= Hopkins statistic =

The Hopkins statistic (introduced by Brian Hopkins and John Gordon Skellam) is a way of measuring the cluster tendency of a data set. It belongs to the family of sparse sampling tests. It acts as a statistical hypothesis test where the null hypothesis is that the data is generated by a Poisson point process and are thus uniformly randomly distributed.

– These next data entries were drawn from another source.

[src/hdl/trs_macros.svh]
`ifndef TRS_MACROS_SVH
`define TRS_MACROS_SVH

// identification byte returned for get_cookie
`define TRS_COOKIE 8'hAF

// firmware version reported by get_version
// major goes in the upper 3 bits, minor in the lower 5
`define TRS_VERSION_MAJOR 3'd0
`define TRS_VERSION_MINOR 5'd3

// flops between each SPI pin and the logic that uses it
`define TRS_SYNC_STAGES 3

// widest parameter list of any supported opcode
// set_screen_color needs all three
`define TRS_MAX_PARAMS 3

// keyboard matrix size
// rows are 8 bits wide, one bit per key
`define TRS_KEYB_ROWS 8

`endif
[src/hdl/cmd_pkg.sv]
`include "trs_macros.svh"

package cmd_pkg;

  // opcodes understood by the control link
  // numbering follows the microcontroller firmware, so the gaps are intentional
  typedef enum logic [7:0] {
    get_cookie       = 8'd0,
    get_version      = 8'd15,
    set_screen_color = 8'd17,
    send_keyb        = 8'd19,
    set_led          = 8'd26,
    set_esp_status   = 8'd32
  } opcode_e;

  // one complete command
  // params[0] is the first byte after the opcode
  typedef struct packed {
    logic                                valid;
    opcode_e                             opcode;
    logic [`TRS_MAX_PARAMS-1:0][7:0]     params;
  } cmd_t;

  // board RGB led
  // red sits in bit 0 to match the set_led parameter byte
  typedef struct packed {
    logic blue;
    logic green;
    logic red;
  } led_ctrl_t;

  // status flags pushed down by the ESP
  typedef struct packed {
    logic [3:0] spare;
    logic       sd_mounted;
    logic       smb_mounted;
    logic       wifi_up;
    logic       esp_ready;
  } esp_status_t;

  // screen background color
  // byte order is the order the parameters arrive in
  typedef struct packed {
    logic [7:0] red;
    logic [7:0] green;
    logic [7:0] blue;
  } rgb_t;

endpackage

[src/hdl/spi_link_pkg.sv]
package spi_link_pkg;

  // byte from the SPI slave
  // valid is a single-cycle strobe, data holds until the next byte
  typedef struct packed {
    logic       valid;
    logic [7:0] data;
  } rx_byte_t;

  // version byte layout
  typedef struct packed {
    logic [2:0] major;
    logic [4:0] minor;
  } version_t;

  // byte shifted out on MISO
  // get_version fills it through the version fields, everything else as a plain byte
  typedef union packed {
    logic [7:0] raw;
    version_t   version;
  } resp_byte_u;

endpackage

[src/hdl/trs_ctrl_top.sv]
module trs_ctrl_top
  import spi_link_pkg::*;
  import cmd_pkg::*;
(
  input  logic        clk,
  input  logic        cass_out_sel_n,
  input  logic        sck,
  input  logic        cs_n,
  input  logic        mosi,
  output logic        miso,
  output led_ctrl_t   led,
  output esp_status_t esp_status,
  output rgb_t        screen_color,
  output logic        keyb_pressed,
  output logic        spi_error
);

  rx_byte_t   rx;
  cmd_t       cmd;
  resp_byte_u resp;

  spi_byte_port u_byte_port (
    .clk            (clk),
    .cass_out_sel_n (cass_out_sel_n),
    .sck            (sck),
    .cs_n           (cs_n),
    .mosi           (mosi),
    .resp           (resp),
    .rx             (rx),
    .miso           (miso)
  );

  cmd_framer u_framer (
    .clk            (clk),
    .cass_out_sel_n (cass_out_sel_n),
    .rx             (rx),
    .cmd            (cmd),
    .spi_error      (spi_error)
  );

  cmd_executor u_executor (
    .clk            (clk),
    .cass_out_sel_n (cass_out_sel_n),
    .cmd            (cmd),
    .resp           (resp),
    .led            (led),
    .esp_status     (esp_status),
    .screen_color   (screen_color),
    .keyb_pressed   (keyb_pressed)
  );

endmodule

[src/hdl/cmd_executor.sv]
`include "trs_macros.svh"

module cmd_executor
  import spi_link_pkg::*;
  import cmd_pkg::*;
(
  input  logic        clk,
  input  logic        cass_out_sel_n,
  input  cmd_t        cmd,
  output resp_byte_u  resp,
  output led_ctrl_t   led,
  output esp_status_t esp_status,
  output rgb_t        screen_color,
  output logic        keyb_pressed
);

  localparam int row_w = $clog2(`TRS_KEYB_ROWS);

  resp_byte_u                     resp_q;
  led_ctrl_t                      led_q;
  esp_status_t                    esp_status_q;
  rgb_t                           screen_color_q;
  logic [`TRS_KEYB_ROWS-1:0][7:0] keyb_q;
  logic [row_w-1:0]               keyb_row;

  // row select wraps on the matrix size
  assign keyb_row = cmd.params[0][row_w-1:0];

  // settings registers
  always_ff @(posedge clk or negedge cass_out_sel_n) begin
    if (!cass_out_sel_n) begin
      led_q          <= '0;
      esp_status_q   <= '0;
      screen_color_q <= '1;
    end else if (cmd.valid) begin
      case (cmd.opcode)
        set_led: begin
          led_q <= led_ctrl_t'(cmd.params[0][2:0]);
        end
        set_esp_status: begin
          esp_status_q <= esp_status_t'(cmd.params[0]);
        end
        set_screen_color: begin
          screen_color_q.red   <= cmd.params[0];
          screen_color_q.green <= cmd.params[1];
          screen_color_q.blue  <= cmd.params[2];
        end
        default: ;
      endcase
    end
  end

  // keyboard matrix, one row per send_keyb
  always_ff @(posedge clk or negedge cass_out_sel_n) begin
    if (!cass_out_sel_n) begin
      keyb_q <= '0;
    end else if (cmd.valid && cmd.opcode == send_keyb) begin
      keyb_q[keyb_row] <= cmd.params[1];
    end
  end

  assign keyb_pressed = |keyb_q;

  // response byte, read by the byte port at the next byte boundary
  always_ff @(posedge clk or negedge cass_out_sel_n) begin
    if (!cass_out_sel_n) begin
      resp_q.raw <= '0;
    end else if (cmd.valid) begin
      case (cmd.opcode)
        get_cookie: begin
          resp_q.raw <= `TRS_COOKIE;
        end
        get_version: begin
          resp_q.version.major <= `TRS_VERSION_MAJOR;
          resp_q.version.minor <= `TRS_VERSION_MINOR;
        end
        // anything else keeps the last answer
        default: ;
      endcase
    end
  end

  assign resp         = resp_q;
  assign led          = led_q;
  assign esp_status   = esp_status_q;
  assign screen_color = screen_color_q;

endmodule

[src/hdl/cmd_framer.sv]
`include "trs_macros.svh"

module cmd_framer
  import spi_link_pkg::*;
  import cmd_pkg::*;
(
  input  logic     clk,
  input  logic     cass_out_sel_n,
  input  rx_byte_t rx,
  output cmd_t     cmd,
  output logic     spi_error
);

  localparam int cnt_w = $clog2(`TRS_MAX_PARAMS + 1);

  typedef enum logic {
    idle,
    read_params
  } state_e;

  state_e                          state;
  logic [cnt_w-1:0]                need_cnt;
  logic                            known;
  logic [cnt_w-1:0]                need_q;
  logic [cnt_w-1:0]                idx;
  logic                            cmd_valid;
  opcode_e                         opcode_q;
  logic [`TRS_MAX_PARAMS-1:0][7:0] params_q;

  // parameter count per opcode
  always_comb begin
    known    = 1'b1;
    need_cnt = '0;
    case (rx.data)
      get_cookie,
      get_version:      need_cnt = cnt_w'(0);
      set_led,
      set_esp_status:   need_cnt = cnt_w'(1);
      send_keyb:        need_cnt = cnt_w'(2);
      set_screen_color: need_cnt = cnt_w'(3);
      default:          known    = 1'b0;
    endcase
  end

  always_ff @(posedge clk or negedge cass_out_sel_n) begin
    if (!cass_out_sel_n) begin
      state     <= idle;
      need_q    <= '0;
      idx       <= '0;
      cmd_valid <= 1'b0;
      spi_error <= 1'b0;
    end else begin
      cmd_valid <= 1'b0;
      if (rx.valid) begin
        case (state)
          idle: begin
            idx <= '0;
            if (!known) begin
              // sticky until reset
              spi_error <= 1'b1;
            end else if (need_cnt == '0) begin
              cmd_valid <= 1'b1;
            end else begin
              need_q <= need_cnt;
              state  <= read_params;
            end
          end
          read_params: begin
            idx <= idx + cnt_w'(1);
            if (idx + cnt_w'(1) == need_q) begin
              cmd_valid <= 1'b1;
              state     <= idle;
            end
          end
          default: state <= idle;
        endcase
      end
    end
  end

  // opcode and parameter bytes
  always_ff @(posedge clk) begin
    if (rx.valid) begin
      if (state == idle) begin
        opcode_q <= opcode_e'(rx.data);
      end else begin
        params_q[idx] <= rx.data;
      end
    end
  end

  assign cmd = '{valid: cmd_valid, opcode: opcode_q, params: params_q};

endmodule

If individuals are aggregated, then its value approaches 1, and if they are randomly distributed along the value tends to 0.5.

==Preliminaries==

A typical formulation of the Hopkins statistic follows.
Let $X$ be the set of $n$ data points.
Generate a random sample $\overset{\sim}{X}$ of $m \ll n$ data points sampled without replacement from $X$.
Generate a set $Y$ of $m$ uniformly randomly distributed data points.
Define two distance measures,
$u_i,$ the minimum distance (given some suitable metric) of $y_i \in Y$ to its nearest neighbour in $X$, and
$w_i,$ the minimum distance of $\overset{\sim}{x}_i \in \overset{\sim}{X}\subseteq X$ to its nearest neighbour $x_j \in X,\, \overset{\sim}{x_i}\ne x_j.$

==Definition==
With the above notation, if the data is $d$ dimensional, then the Hopkins statistic is defined as:

$H=\frac{\sum_{i=1}^m{u_i^d}}{\sum_{i=1}^m{u_i^d}+\sum_{i=1}^m{w_i^d}} \,$

Under the null hypotheses, this statistic has a Beta(m,m) distribution.